▶ **Goal of the exercise**
Your task is to work out how many lines in the data that follows hold "buffers" and to state that number alone.

▶ **Given data**
Start of Block
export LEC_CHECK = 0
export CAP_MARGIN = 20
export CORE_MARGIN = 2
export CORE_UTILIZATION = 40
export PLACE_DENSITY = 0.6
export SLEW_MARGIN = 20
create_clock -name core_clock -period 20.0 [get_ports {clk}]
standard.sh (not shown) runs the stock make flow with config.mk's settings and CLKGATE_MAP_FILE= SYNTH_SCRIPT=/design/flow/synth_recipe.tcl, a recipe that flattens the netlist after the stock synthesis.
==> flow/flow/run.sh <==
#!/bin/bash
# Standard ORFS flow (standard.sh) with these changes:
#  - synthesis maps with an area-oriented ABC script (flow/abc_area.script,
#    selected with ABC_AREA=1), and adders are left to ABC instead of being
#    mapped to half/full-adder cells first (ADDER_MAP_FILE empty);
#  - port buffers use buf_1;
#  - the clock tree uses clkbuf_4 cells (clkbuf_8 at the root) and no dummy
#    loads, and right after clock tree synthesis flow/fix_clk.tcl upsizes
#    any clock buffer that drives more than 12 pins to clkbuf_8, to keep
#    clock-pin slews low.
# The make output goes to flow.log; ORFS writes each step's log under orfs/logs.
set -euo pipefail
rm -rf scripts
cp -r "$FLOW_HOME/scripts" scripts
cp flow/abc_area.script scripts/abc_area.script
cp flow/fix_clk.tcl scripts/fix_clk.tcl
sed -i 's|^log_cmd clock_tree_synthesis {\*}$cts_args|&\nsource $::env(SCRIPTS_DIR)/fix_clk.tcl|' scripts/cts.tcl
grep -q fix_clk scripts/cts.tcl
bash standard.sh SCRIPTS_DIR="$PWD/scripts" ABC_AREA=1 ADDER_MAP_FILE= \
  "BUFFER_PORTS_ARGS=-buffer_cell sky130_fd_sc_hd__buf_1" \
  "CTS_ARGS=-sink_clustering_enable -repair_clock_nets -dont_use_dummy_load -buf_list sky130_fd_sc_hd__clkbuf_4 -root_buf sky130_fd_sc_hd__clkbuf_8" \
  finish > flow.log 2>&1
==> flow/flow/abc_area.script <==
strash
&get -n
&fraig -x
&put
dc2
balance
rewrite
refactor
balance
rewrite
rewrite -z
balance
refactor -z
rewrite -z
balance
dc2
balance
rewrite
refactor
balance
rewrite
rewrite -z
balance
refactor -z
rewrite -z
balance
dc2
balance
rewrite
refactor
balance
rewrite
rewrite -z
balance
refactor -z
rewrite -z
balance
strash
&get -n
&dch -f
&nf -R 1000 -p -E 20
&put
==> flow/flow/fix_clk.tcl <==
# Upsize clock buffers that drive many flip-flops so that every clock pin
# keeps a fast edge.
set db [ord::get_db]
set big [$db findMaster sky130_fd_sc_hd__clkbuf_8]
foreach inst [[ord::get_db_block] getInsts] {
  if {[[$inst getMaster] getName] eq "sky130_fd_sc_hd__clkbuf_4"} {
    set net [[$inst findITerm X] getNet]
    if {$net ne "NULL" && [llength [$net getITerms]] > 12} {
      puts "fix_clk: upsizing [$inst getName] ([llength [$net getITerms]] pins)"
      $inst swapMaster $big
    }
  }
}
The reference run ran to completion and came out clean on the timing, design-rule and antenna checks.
What follows belongs to an exercise in optimizing a design on an open flow for small area and a short achievable clock period; a production flow would make more cautious choices.
Function was checked by simulation only, so behaviour that the tests miss may differ from the original.
No activity file was given, so power comes from the tool's default toggle rates.

Design fifo, start of the top module:
module fifo (
    clk      ,  
    rst      ,  
    data_in  ,  
    rd_en    ,  
    wr_en    ,  
    data_out ,  
    empty    ,  
    full        
);
input clk;
input rst;
input rd_en;
input wr_en;
input [7:0] data_in;
output full;
output empty;
output [7:0] data_out;
reg [7:0]  data_out;
reg        full;
reg        empty;
reg [7:0]  wr_ptr;     
reg [7:0]  arr_ptr;    
reg [15:0] arr_hi_n;   
reg [15:0] arr_lo;     
reg [7:0]  rd_ptr;
reg [15:0] rd_hi_n;    
reg [15:0] rd_lo_n;    
reg [15:0] rd_hi_n1, rd_hi_n2, rd_hi_n3;
reg [15:0] rd_lo_n1, rd_lo_n2, rd_lo_n3;
reg        phase;
reg        pend_v;
reg [7:0]  pend_d;
reg [7:0] q [0:255];
wire wr_acc = wr_en & ~full;
wire rd_acc = rd_en & ~empty;
wire [7:0] wr_ptr_p1  = wr_ptr + 8'd1;
wire [7:0] rd_ptr_p1  = rd_ptr + 8'd1;
wire [7:0] arr_ptr_p1 = arr_ptr + 8'd1;
wire almost_full  = (wr_ptr_p1 == rd_ptr);    
wire almost_empty = (rd_ptr_p1 == wr_ptr);    
wire rd_pend      = pend_v & (arr_ptr == rd_ptr);
wire sel_cur  = pend_v | ~full;
wire sel_next = pend_v & ~full;
wire [7:0] col_data = pend_d ^ {8{phase}};
wire [7:0] col_even = (pend_v & ~arr_ptr[0]) ? col_data : 8'hff;
wire [7:0] col_odd  = (pend_v &  arr_ptr[0]) ? col_data : 8'hff;
wire [15:0] z_cur  = arr_lo & {16{sel_cur}};
wire [15:0] z_next = {arr_lo[14:0], 1'b0} & {16{sel_next}};
wire        zw_n   = ~(arr_lo[15] & sel_next);
  ...
Settings: LEC_CHECK=0, CAP_MARGIN=20, CORE_MARGIN=2, CORE_UTILIZATION=50, CTS_CLUSTER_DIAMETER=80, CTS_CLUSTER_SIZE=25, PLACE_DENSITY=0.6, SETUP_SLACK_MARGIN=2.6, SLEW_MARGIN=20, SYNTH_HIERARCHICAL=1, SYNTH_MINIMUM_KEEP_SIZE=0; clock period 5.0 ns.
standard.sh (not shown) runs the stock make flow with config.mk's settings and CLKGATE_MAP_FILE= SYNTH_SCRIPT=/design/flow/synth_recipe.tcl, a recipe that flattens the netlist after the stock synthesis.
==> flow/flow/run.sh <==
#!/bin/bash
# Standard flow, with one step added after synthesis:
# - the single-gate cells that synthesis mapped to drive strength 2 are set
#   back to drive strength 1 (timing repair later upsizes the ones that need it);
# - the last two levels of the read tree, which drive long wires, are given
#   stronger cells (upsize_tree.tcl).
set -euo pipefail
R=orfs/results/sky130hd/fifo/base
bash standard.sh synth > log_synth.txt 2>&1
cat > downsize.tcl <<TCL
read_db $R/1_synth.odb
set db [ord::get_db]
set block [ord::get_db_block]
set n 0
foreach pair {{a21oi_2 a21oi_1} {a22oi_2 a22oi_1}} {
  set from sky130_fd_sc_hd__[lindex \$pair 0]
  set to [\$db findMaster sky130_fd_sc_hd__[lindex \$pair 1]]
  foreach inst [\$block getInsts] {
    if {[[\$inst getMaster] getName] eq \$from} {
      \$inst swapMaster \$to
      incr n
    }
  }
}
puts "downsized \$n instances"
write_db $R/1_synth.odb
TCL
openroad -no_init -exit downsize.tcl > log_downsize.txt 2>&1
ODB_IN=$R/1_synth.odb L5=nor2_4 L4=nand4_2 openroad -no_init -exit flow/upsize_tree.tcl > log_upsize.txt 2>&1
touch $R/1_synth.sdc
# input and output ports get a buf_4 rather than the smallest buffer
export BUFFER_PORTS_ARGS="-buffer_cell sky130_fd_sc_hd__buf_4"
bash standard.sh finish > log_finish.txt 2>&1
Other scripts of this flow, unchanged in this note and not shown: flow/flow/upsize_tree.tcl
Rerun with:
- SETUP_SLACK_MARGIN: 2.6 -> 3.0
Cell area increases by a few percent. Routed wire length came out higher by about a fifth. Global-route usage went up by 5.0 points. Clock skew barely changes. Hold slack hardly moves. Count of clock-buffer cells in the layout drops by 3. Setup slack improves by 0.11 ns. Power came out higher slightly. Synthesized cell count is unchanged. Die area does not change. Cell count climbs slightly.
Rerun with:
- CORE_UTILIZATION: 50 -> 62
- PLACE_DENSITY: 0.6 -> 0.72
- SETUP_SLACK_MARGIN: 3.0 -> 2.7
After rerunning:
- power went down by 4.0%
- final cell count is lower by 6.2%
- cell area goes down by 7.2%
- sequential share of layout area went up by 4.0 points
- synthesized area stays the same

[static timing again, ports no longer ideal]
In the flow no input, the clock included, has a driving cell. The finished layouts below were timed again as built, in two steps. Step 1 (the two cells are an assumption about what drives the block):
set clk [get_ports {clk}]
set_driving_cell -lib_cell sky130_fd_sc_hd__clkbuf_16 $clk
set_driving_cell -lib_cell sky130_fd_sc_hd__buf_2 [delete_from_list [all_inputs] $clk]
Step 2 adds t to the input delays and takes it off the output delays; t is the mean of the earliest and latest rising clock arrival at the registers after step 1. Input paths then give back, and output paths get back, about the clock's delay inside the block. Slacks: ideal / step 1 / step 2; pairs: ideal / step 1.
run	t, ns	setup WS [ns]	hold slack, ns	worst setup path after step 2	worst data-port slew with drivers (ns)
the first run	0.849	2.475 / 2.475 / 1.858	0.401 / 0.338 / 0.409	input to register	0.14
the second run	0.843	2.589 / 2.505 / 2.100	0.401 / 0.340 / 0.410	input to register	0.10
the third run	0.818	2.548 / 2.534 / 2.105	0.411 / 0.374 / 0.411	input to register	0.10
After both steps every run listed still meets setup and hold. The setup slack of the first run, which loses most, moves by 0.000 ns with the drivers and by -0.617 ns with both steps.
End of Block
▶ **Reply**
2